Figure 4. Urease and catalase enzyme activities (a) and (b) in various soil treatment groups. Error bars represent the standard deviation from three measurements. Different letters denote statistically significant differences between groups at p < 0.05. CK (control), A (FMLB), B (FMLB + compost 7:3), C (FMLB + compost 1:1), D (FMLB + compost 3:7), E (compost).

Catalase, an oxidative reductase enzyme, directly modifies ionic valence and contributes to the detoxification of heavy metals. Amendment addition has been shown to enhance catalase activity in some studies, but no significant effect was observed in this research. Urease is crucial for nitrogen transformation in the soil. Studies indicate that urease activity varies with soil pH and texture, showing greater activity in neutral to mildly acidic conditions compared to alkaline environments (Yang et al., 2016). From Figure 4a, the urease activity observed in Groups A and B (0.33 and 0.47 mg/g·20 min) was notably reduced compared to that in the CK group (0.56 mg/g·20 min), which is likely due to the significant pH increase following the introduction of the materials (Figure 1a). Conversely, the urease activity in Group C (0.65 mg/g·20 min) was 1.16 times greater than in the CK group, likely due to the reduced bioavailability of Pb, which is known to have a significant impact on urease activity in soil (Bååth, 1989). Groups D and E showed urease activity that was 1.45 and 1.66 times greater than that of the CK group, respectively, which can be credited to the substantial organic matter contribution from the compost (Figure 4a). Adding organic matter along with essential nutrients from compost improves soil conditions, stimulating catalase activity, which may enhance soil microbial activity positively (Salam et al., 2019). The catalase levels in soil contaminated with Pb and in soil treated with remediation agents exhibited no significant changes (Figure 4b).
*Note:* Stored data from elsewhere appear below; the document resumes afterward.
[config.mk]
export PLATFORM = sky130hd
export DESIGN_NAME = issue_select
export DESIGN_NICKNAME = d
export VERILOG_FILES = /design/src/queue_pkg.sv /design/src/issue_select.sv
export SDC_FILE = /design/constraint.sdc
export NUM_CORES = 1
export LEC_CHECK = 0
export BUFFER_PORTS_ARGS = -buffer_cell sky130_fd_sc_hd__buf_2
export CORE_AREA = 2 2 591 593
export CTS_BUF_LIST = sky130_fd_sc_hd__clkbuf_16
export DETAILED_ROUTE_END_ITERATION = 6
export DIE_AREA = 0 0 593 595
export REMOVE_ABC_BUFFERS = 1
export SETUP_SLACK_MARGIN = 0.1
export SYNTH_ARGS = -nofsm -noshare
export SYNTH_HDL_FRONTEND = slang
export SYNTH_SLANG_ARGS = --single-unit
export TNS_END_PERCENT = 100
[constraint.sdc]
create_clock -name Clk_32UI -period 65.8 [get_ports Clk_32UI]
set_input_delay 13.16 -clock Clk_32UI [delete_from_list [all_inputs] [get_ports Clk_32UI]]
set_output_delay 13.16 -clock Clk_32UI [all_outputs]
set_load 0.02 [all_outputs]
[src/queue_pkg.sv]
//========================================
// read queue shared definitions
// field widths, depths and status codes
// packed structs for every datapath item
//========================================
`default_nettype none

package queue_pkg;

	// field widths
	localparam int READ_NUM_W    = 8;
	localparam int POS_W         = 7;
	localparam int STATUS_W      = 6;
	localparam int IK_W          = 64;
	localparam int IK_STORE_W    = 33;  // low bits kept per interval word
	localparam int INFO_FIELD_W  = 7;
	localparam int INFO_HI_LSB   = 32;  // upper ik_info slice starts here
	localparam int QUERY_W       = 8;

	localparam int QUERY_LATENCY = 3;   // query ram round trip
	localparam int ENTRY_DEPTH   = 64;
	localparam int MEM_DEPTH     = 32;

	typedef logic [STATUS_W-1:0] status_t;

	// forward statuses
	localparam status_t F_INIT  = 6'd0;
	localparam status_t F_RUN   = 6'd1;
	localparam status_t F_BREAK = 6'd2;

	// returned from the forward pipeline
	typedef struct packed {
		status_t                 status;
		logic [POS_W-1:0]        ptr_curr;
		logic [READ_NUM_W-1:0]   read_num;
		logic [IK_W-1:0]         ik_x0;
		logic [IK_W-1:0]         ik_x1;
		logic [IK_W-1:0]         ik_x2;
		logic [IK_W-1:0]         ik_info;
		logic [POS_W-1:0]        forward_i;
		logic [POS_W-1:0]        min_intv;
		logic [POS_W-1:0]        backward_x;
		logic [POS_W-1:0]        next_query_pos;
	} fwd_entry_t;

	typedef struct packed {
		logic [POS_W-1:0]        pos;
		logic [READ_NUM_W-1:0]   read_num;
		status_t                 status;
	} query_req_t;

	// narrowed form parked in the entry ring
	typedef struct packed {
		status_t                 status;
		logic [POS_W-1:0]        ptr_curr;
		logic [READ_NUM_W-1:0]   read_num;
		logic [IK_STORE_W-1:0]   ik_x0;
		logic [IK_STORE_W-1:0]   ik_x1;
		logic [IK_STORE_W-1:0]   ik_x2;
		logic [INFO_FIELD_W-1:0] info_hi;  // ik_info[38:32]
		logic [INFO_FIELD_W-1:0] info_lo;  // ik_info[6:0]
		logic [POS_W-1:0]        forward_i;
		logic [POS_W-1:0]        min_intv;
		logic [POS_W-1:0]        backward_x;
		logic [QUERY_W-1:0]      query;
	} stored_entry_t;

	// occurrence counts from dram
	typedef struct packed {
		logic [3:0][31:0]        cnt_a;
		logic [3:0][63:0]        cnt_b;
	} mem_resp_t;

	typedef struct packed {
		logic [READ_NUM_W-1:0]   read_num;
		logic [IK_W-1:0]         ik_x0;
		logic [IK_W-1:0]         ik_x1;
		logic [IK_W-1:0]         ik_x2;
		logic [IK_W-1:0]         ik_info;
		logic [POS_W-1:0]        forward_i;
		logic [POS_W-1:0]        min_intv;
	} new_read_t;

	// toward the forward pipeline
	typedef struct packed {
		status_t                 status;
		logic [POS_W-1:0]        ptr_curr;
		logic [READ_NUM_W-1:0]   read_num;
		logic [IK_W-1:0]         ik_x0;
		logic [IK_W-1:0]         ik_x1;
		logic [IK_W-1:0]         ik_x2;
		logic [IK_W-1:0]         ik_info;
		logic [POS_W-1:0]        forward_i;
		logic [POS_W-1:0]        min_intv;
		logic [POS_W-1:0]        backward_x;
		logic [QUERY_W-1:0]      query;
		mem_resp_t               mem;
	} issue_t;

endpackage

`default_nettype wire

[src/issue_select.sv]
//========================================
// issue_select
// priority pick of break, paired entry or new read
// registered output toward the forward pipeline
//========================================
`timescale 1ns/1ps
`default_nettype none

module issue_select (
	input  wire logic                      Clk_32UI,
	input  wire logic                      reset_n,
	input  wire queue_pkg::stored_entry_t  entry_head,
	input  wire logic                      entry_not_empty,
	output logic                           entry_pop,
	input  wire queue_pkg::mem_resp_t      mem_head,
	input  wire logic                      mem_not_empty,
	output logic                           mem_pop,
	input  wire logic                      new_valid,
	input  wire queue_pkg::new_read_t      new_in,
	output logic                           new_ready,
	input  wire logic                      out_ready,
	output logic                           out_valid,
	output queue_pkg::issue_t              out
);

	logic              head_break;
	logic              take_pair;
	logic              take_new;
	logic              take_any;
	queue_pkg::issue_t nxt;

	// back to full interval width
	function automatic logic [queue_pkg::IK_W-1:0] widen(
		input logic [queue_pkg::IK_STORE_W-1:0] v
	);
		widen = '0;
		widen[queue_pkg::IK_STORE_W-1:0] = v;
	endfunction

	//========================================
	// source priority
	//========================================
	assign head_break = entry_not_empty && (entry_head.status == queue_pkg::F_BREAK);
	assign take_pair  = !head_break && entry_not_empty && mem_not_empty;
	assign take_new   = !head_break && !take_pair && new_valid;
	assign take_any   = head_break || take_pair || take_new;

	assign entry_pop = out_ready && (head_break || take_pair);
	assign mem_pop   = out_ready && take_pair;
	assign new_ready = out_ready && take_new;  // reads fill idle slots only

	always_comb begin
		nxt = out;  // mem field carries over unless a pair goes out
		if (head_break || take_pair) begin
			nxt.status      = entry_head.status;
			nxt.ptr_curr    = entry_head.ptr_curr;
			nxt.read_num    = entry_head.read_num;
			nxt.ik_x0       = widen(entry_head.ik_x0);
			nxt.ik_x1       = widen(entry_head.ik_x1);
			nxt.ik_x2       = widen(entry_head.ik_x2);
			nxt.ik_info     = '0;
			nxt.ik_info[queue_pkg::INFO_HI_LSB +: queue_pkg::INFO_FIELD_W] = entry_head.info_hi;
			nxt.ik_info[queue_pkg::INFO_FIELD_W-1:0] = entry_head.info_lo;
			nxt.forward_i   = entry_head.forward_i;
			nxt.min_intv    = entry_head.min_intv;
			nxt.backward_x  = entry_head.backward_x;
			nxt.query       = entry_head.query;
			if (take_pair) nxt.mem = mem_head;
		end else if (take_new) begin
			// fresh read enters at its first forward step
			nxt.status      = queue_pkg::F_INIT;
			nxt.ptr_curr    = '0;
			nxt.read_num    = new_in.read_num;
			nxt.ik_x0       = new_in.ik_x0;
			nxt.ik_x1       = new_in.ik_x1;
			nxt.ik_x2       = new_in.ik_x2;
			nxt.ik_info     = new_in.ik_info;
			nxt.forward_i   = new_in.forward_i + 1'b1;
			nxt.min_intv    = new_in.min_intv;
			nxt.backward_x  = new_in.forward_i;
			nxt.query       = '0;  // first round has no base yet
		end
	end

	//========================================
	// output register
	//========================================
	always_ff @(posedge Clk_32UI) begin
		if (!reset_n) begin
			out_valid <= 1'b0;
		end else if (out_ready) begin
			out_valid <= take_any;
		end
	end

	always_ff @(posedge Clk_32UI) begin
		if (out_ready && take_any) out <= nxt;
	end

	// stalled item must stay put until taken
	a_hold_stalled: assert property (@(posedge Clk_32UI) disable iff (!reset_n)
		(out_valid && !out_ready) |=> (out_valid && $stable(out)));

endmodule

`default_nettype wire

* After elaboration in Yosys (flattened, before gate mapping)
Index checks and enable logic that the tools add are counted.
** Storage, ports and cells
- Register bits :: 691
- Bits in latches :: 0
- Memory bits (writable) :: 0
- Bits in read-only memories :: 0
- Word-level logic and storage cells :: 44
- Memories kept :: 0
** Operators by class
- $add $sub $neg :: 1
- Multiply operators :: 0
- Divide/modulo/power cells :: 0
- Magnitude comparators :: 0
- Equality and inequality tests :: 1
- Shift operators :: 0
- Multiplexer cells :: 2
- Bitwise logic cells :: 0
- Reduce and logical (&&, ||, !) cells :: 16
** Operators with widths (number)
- two-way mux 306 bit :: 2
- logical AND 1 bit :: 9
- adder 7 x 1 -> 7 bit (second input constant) :: 1
- == test 6 x 2 -> 1 bit (second input constant) :: 1
- AND reduction 3 bit :: 1
- logical NOT 1 bit :: 2
- logical OR 1 bit :: 2
- AND reduction 2 bit :: 1
- nonzero test 2 bit :: 1

* Depth between registers and ports, before layout
Gate-level depths: netlist of run 1.
- Word-level depth :: 11
- Gate-level depth with buffers :: 6
- Mapped depth without buffers :: 4

* Worst setup path after synthesis of run 1
OpenSTA, ideal clock, no wires.
- Path type :: input -> register
- From :: in entry_head[157] (netlist bit)
- To :: reg out[384] (netlist bit), enable pin
- Arrival time :: 36359 ps
- Data required time :: 64354 ps
- Setup slack :: 27995 ps
- Cell stages on the path :: 6
- Buffers on the path :: 2
- Cells stage by stage :: or4b_4 > nor3_4 > o21ai_2 > buf_6 > clkbuf_1 > a21boi_0
** On the way
- Longest elaborated chain between the ends :: 11
- Elaborated cells on any way between the ends :: 13
- Classes of those cells :: eq/ne: 1; reduce/logical: 12
** Ends and longest elaborated chain
- start, declared :: line issue_select.sv:12 : input wire queue_pkg::stored_entry_t entry_head,
- == test 6 x 2 -> 1 bit * :: line issue_select.sv:43 : assign head_break = entry_not_empty && (entry_head.status == queue_pkg::F_BREAK);
- logical AND 1 bit * :: line issue_select.sv:43
- logical NOT 1 bit :: line issue_select.sv:44, issue_select.sv:45
- logical AND 1 bit (2 in a row) :: line issue_select.sv:44 : assign take_pair = !head_break && entry_not_empty && mem_not_empty;
- logical NOT 1 bit :: line issue_select.sv:45 : assign take_new = !head_break && !take_pair && new_valid;
- logical AND 1 bit (2 in a row) :: line issue_select.sv:45
- logical OR 1 bit :: line issue_select.sv:46 : assign take_any = head_break || take_pair || take_new;
- logical AND 1 bit :: line issue_select.sv:97 : if (out_ready && take_any) out <= nxt;
- AND reduction 2 bit (no source line) *
- end signal, assigned :: line issue_select.sv:97
- end, declared :: line issue_select.sv:23 : output queue_pkg::issue_t out
Every way passes the cells marked *; elsewhere a longest branch is shown, timed or not.
A chain may end at the register's enable or synchronous reset.

* Worst setup path after layout of run 1
- From :: in entry_head[157] (netlist bit)
- To :: out new_ready
** On the way
- Longest elaborated chain between the ends :: 9
** Ends and longest elaborated chain
- == test 6 x 2 -> 1 bit * :: line issue_select.sv:43
- logical AND 1 bit * :: line issue_select.sv:43
- logical NOT 1 bit * :: line issue_select.sv:44, issue_select.sv:45
- logical AND 1 bit (2 in a row) :: line issue_select.sv:44
- logical NOT 1 bit :: line issue_select.sv:45
- logical AND 1 bit * (2 in a row) :: line issue_select.sv:45
- logical AND 1 bit * :: line issue_select.sv:50 : assign new_ready = out_ready && take_new;
- end, declared :: line issue_select.sv:20 : output logic new_ready,
Marks and branches as above.

==> results of run 1 <==
worst reg2reg max path, cell delays in order, from the launching register on:
cell and delay (ns):
dfxtp_1 0.31, o21ai_0 0.42, a31oi_1 0.17
final cells by class:
class                      count  share of cell area
clock inverter                81              0.0201
clock buffer                 103              0.0631
antenna                       61             0.00374
tap                         4599               0.141
inverter                       1           0.0000919
multi-input combinational    330              0.0741
timing repair buffer        1537               0.190
sequential                   691               0.508
path summary, 6_finish.rpt:
path | startpoint | to | slack (ns) | depth (start not counted)
max | entry_head[157] | new_ready | 37.67 | 6
min | out_valid | out_valid | 0.93 | 2
max reg2reg | out_valid | out_valid | 64.75 | 2
min reg2reg | out_valid | out_valid | 0.93 | 2
stage by stage:
stage	hold WS [ns]	total power [mW]	std cells	util	setup slack (ns)
global route	0.907	1.33	7369	0.117	37.57
global placement	0.965	0.723	7158	0.107	37.61
floorplan	0.605	0.612	1022	-	12.36
CTS	0.884	1.32	7342	0.117	37.63
finish	0.932	1.28	7403	0.118	37.67
detailed placement	0.875	0.723	7158	0.107	37.64
layer usage:
layer / vias up / routed length (um) / part of all wire
met1: 8829 / 84900 / 0.32
met5: - / 510 / 0.0019
met3: 584 / 38000 / 0.14
met2: 1591 / 131000 / 0.49
met4: 78 / 10300 / 0.039
li1: 7405 / - / -
cell usage after synthesis, types with 2 or more instances:
library cell | instances | share of area
edfxtp_1 | 690 | 0.87
and2_1 | 160 | 0.042
mux2_2 | 87 | 0.041
mux2_4 | 54 | 0.034
clkbuf_1 | 18 | 0.0028
buf_2 | 10 | 0.0021
and3_1 | 7 | 0.0018
buf_6 | 6 | 0.0028
nand3_1 | 5 | 0.0010
xnor2_1 | 4 | 0.0015
nor2_1 | 2 | 0.00031
o21ai_0 | 2 | 0.00042
where the power goes:
group          total [mW]  switching [mW]  internal, mW
logic               0.174           0.127        0.0475
registers           0.531          0.0115         0.519
clock network       0.579           0.245         0.334
total                1.28           0.384         0.901
cells by family (layout without fill, tap and decap cells):
group | count (synthesis) | in the layout
compound gates | 7 | 7
fa+ha+maj | 1 | 1
flops | 691 | 691
other cells | 0 | 61
buf+inv | 36 | 1722
mux | 141 | 141
xor+xnor | 5 | 5
simple gates | 176 | 176
flip-flops by register name, indices dropped and copies added, names as in the netlist:
name       cells
out_valid      1
out          690
==> flow_metrics.py, run 1 <==
metrics = {
    "run_status": {
        "status": "finished clean",
    },
    "layout": {
        "drive_above_1_share": 0.672,
        "final_nets": 3496,
        "final_common_cell": "buf_2",
        "multi_input_area_um2": 3030,
        "seqCellArea_um2": 20700,
        "fill_cells": 39414,
        "stdcell_area_um2": 40900,
        "mostFrequentLayoutCells": "buf_2 (1524), edfxtp_1 (690), and2_1 (160), clkbuf_16 (103), mux2_2 (87)",
        "area_growth_pct": 70.7,
    },
    "synthesis": {
        "synth_cell_type_count": 24,
        "synth-adder-area-share": 0.000523,
        "syn_area_per_cell_um2": 22.6,
        "synth_edf_count": 690,
        "ys.warnings.count": 0,
        "yosys-mux-area-fraction": 0.0748,
        "ys_async_sr_fraction": 0,
        "synth_cells": 1057,
        "synthFlopType": "edfxtp_1",
        "seq_area_frac_synth": 0.866,
        "syn-cell-area_um2": 23900,
        "synth-compound-area-share": 0.00199,
        "synth-seq-cells": 691,
        "synth_xor_area_frac": 0.00183,
        "synth-simple-area-share": 0.0463,
        "synth_top_family_by_area": "multiplexers",
    },
    "clock_network": {
        "hold_buffers": 0,
        "clock-sinks": 691,
        "cts_buffer_depth": 4,
        "cts_tree": "built",
        "cts_max_level": 3,
        "clkTransAtPathRegs_ns": 0.06,
        "cts_root_buf": "clkbuf_16",
        "clk_latency_ns": 0.86,
        "cts.repair.resized": 0,
        "tritoncts.num_buffers": 103,
        "cts_setup_buffers": 0,
    },
    "sta": {
        "maxSlewViolCount": 0,
        "finalSetupViolations": 0,
        "worstMarginPinSlew_ns": 1.07,
        "fin_crit_ns": 28.13,
        "max_freq_mhz": 35.5,
        "rsz0062_at_grt": "false",
        "skew_ns": 0,
        "finalSetupTns_ns": 0,
        "post-route-period-util": 0.428,
        "slew_headroom": 0.286,
        "hold_viol_final": 0,
    },
    "worst_setup_path": {
        "critPathRequiredTime_ns": 52.64,
        "cpLargestDelayFamily": "simple AND/OR/NAND/NOR gates",
        "crit_slowest_cell": "or4b_4",
        "endpoint_kind": "output pin",
        "cp-start-kind": "primary input",
        "cp_max_fo": 11,
        "crit_top_cell": "buf_2",
        "critPathMaxStageDelay_ns": 0.55,
        "crit_chain": "buf_2 -> or4b_4 -> nor3_4 -> o21ai_4 -> and3_1 -> buf_2",
        "crit_buf_inv": 2,
        "criticalPathCategory": "primary input to output pin",
        "arrival_ns": 14.97,
    },
    "pwr": {
        "vdd_drop_max_mv": 0.0197,
        "p_leak_nw": 15.5,
        "power.density_nw_per_um2": 31.4,
    },
    "drt": {
        "dr_total_vias": 18487,
        "wl_um": 265000,
        "initialDrtViolationCount": 1281,
        "drc": 0,
        "ant_nets": 0,
        "dr.pass1.iters": 5,
        "viasPerCell": 2.50,
        "wl_per_cell_um": 35.7,
    },
    "grt": {
        "grt_pass1_wl_um": 301000,
        "overflow": 0,
        "grt_use_met2": 0.259,
        "grt_pass1_vias": 17809,
        "grt_start_max_net_pins": 132,
        "antenna_found_initial": 276,
        "use_met3": 0.0847,
        "top_usage_layer": "met2",
        "met1_usage": 0.139,
        "grt_use_total": 0.144,
    },
    "placed_design": {
        "place_congestion": 0.894,
        "dpl_cell_area_um2": 37300,
        "port_buffers": 1524,
        "hpwlAfterDp_um": 237000,
    },
    "floorplan": {
        "die_area_um2": 353000,
        "die_w_um": 593,
        "pin_count": 1525,
        "die_h_um": 595,
        "initial_utilization": 0.0689,
        "core_area_um2": 347000,
        "placementRows": 217,
    },
    "worst_hold_path": {
        "hold_class": "register to register",
    },
    "job": {
        "cap_violations": 0,
    },
}
No activity file was read; power rests on OpenSTA's default activity.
Overall, enzyme activities (urease and catalase) were determined at the end of the pot experiment (day 120) using pooled, air-dried samples to provide a standardized comparison among treatments. We acknowledge that these assays may not fully represent in situ enzymatic activities under flooded paddy conditions; therefore, they are interpreted as endpoint indicators of selected microbial functions rather than comprehensive evidence of functional recovery. Future work should incorporate additional enzymes relevant to C, N and P cycling and conduct time-resolved measurements under field-relevant conditions.

3.6 Composition of the soil bacterial community

3.6.1 Impact of amendments on bacterial diversity and community structure in contaminated soil

Soil microorganisms are integral to nutrient cycling, and α-diversity serves as an indicator of their ecological function. A higher level of α-diversity contributes to enhanced soil functionality and improved resistance to environmental disturbances (Griffiths and Philippot, 2013). Table 2 presents a comparison of α-diversity indices between original uncontaminated soil (OS) and Pb-treated soil (CK), showing a reduction in both microbial abundance and diversity due to Pb contamination. The amendments applied in this research exhibited a partial restoration of microbial communities. In particular, the introduction of FMLB (Group A) had a marked effect on the microbial composition within Pb-affected soil. Furthermore, applying FMLB and compost in different ratios contributed to the partial restoration of microbial diversity in Pb-impacted soil. The Chao1 and ACE indices, which indicate community abundance, revealed that the values for Group C (FMLB + compost at a 1:1 ratio) were close to those of unpolluted soil, suggesting that this co-remediation strategy partially shifted bacterial diversity toward the OS reference within the pot system.

Table 2

Table 2. Diversity metrics of soil bacterial communities in samples subjected to various amendments.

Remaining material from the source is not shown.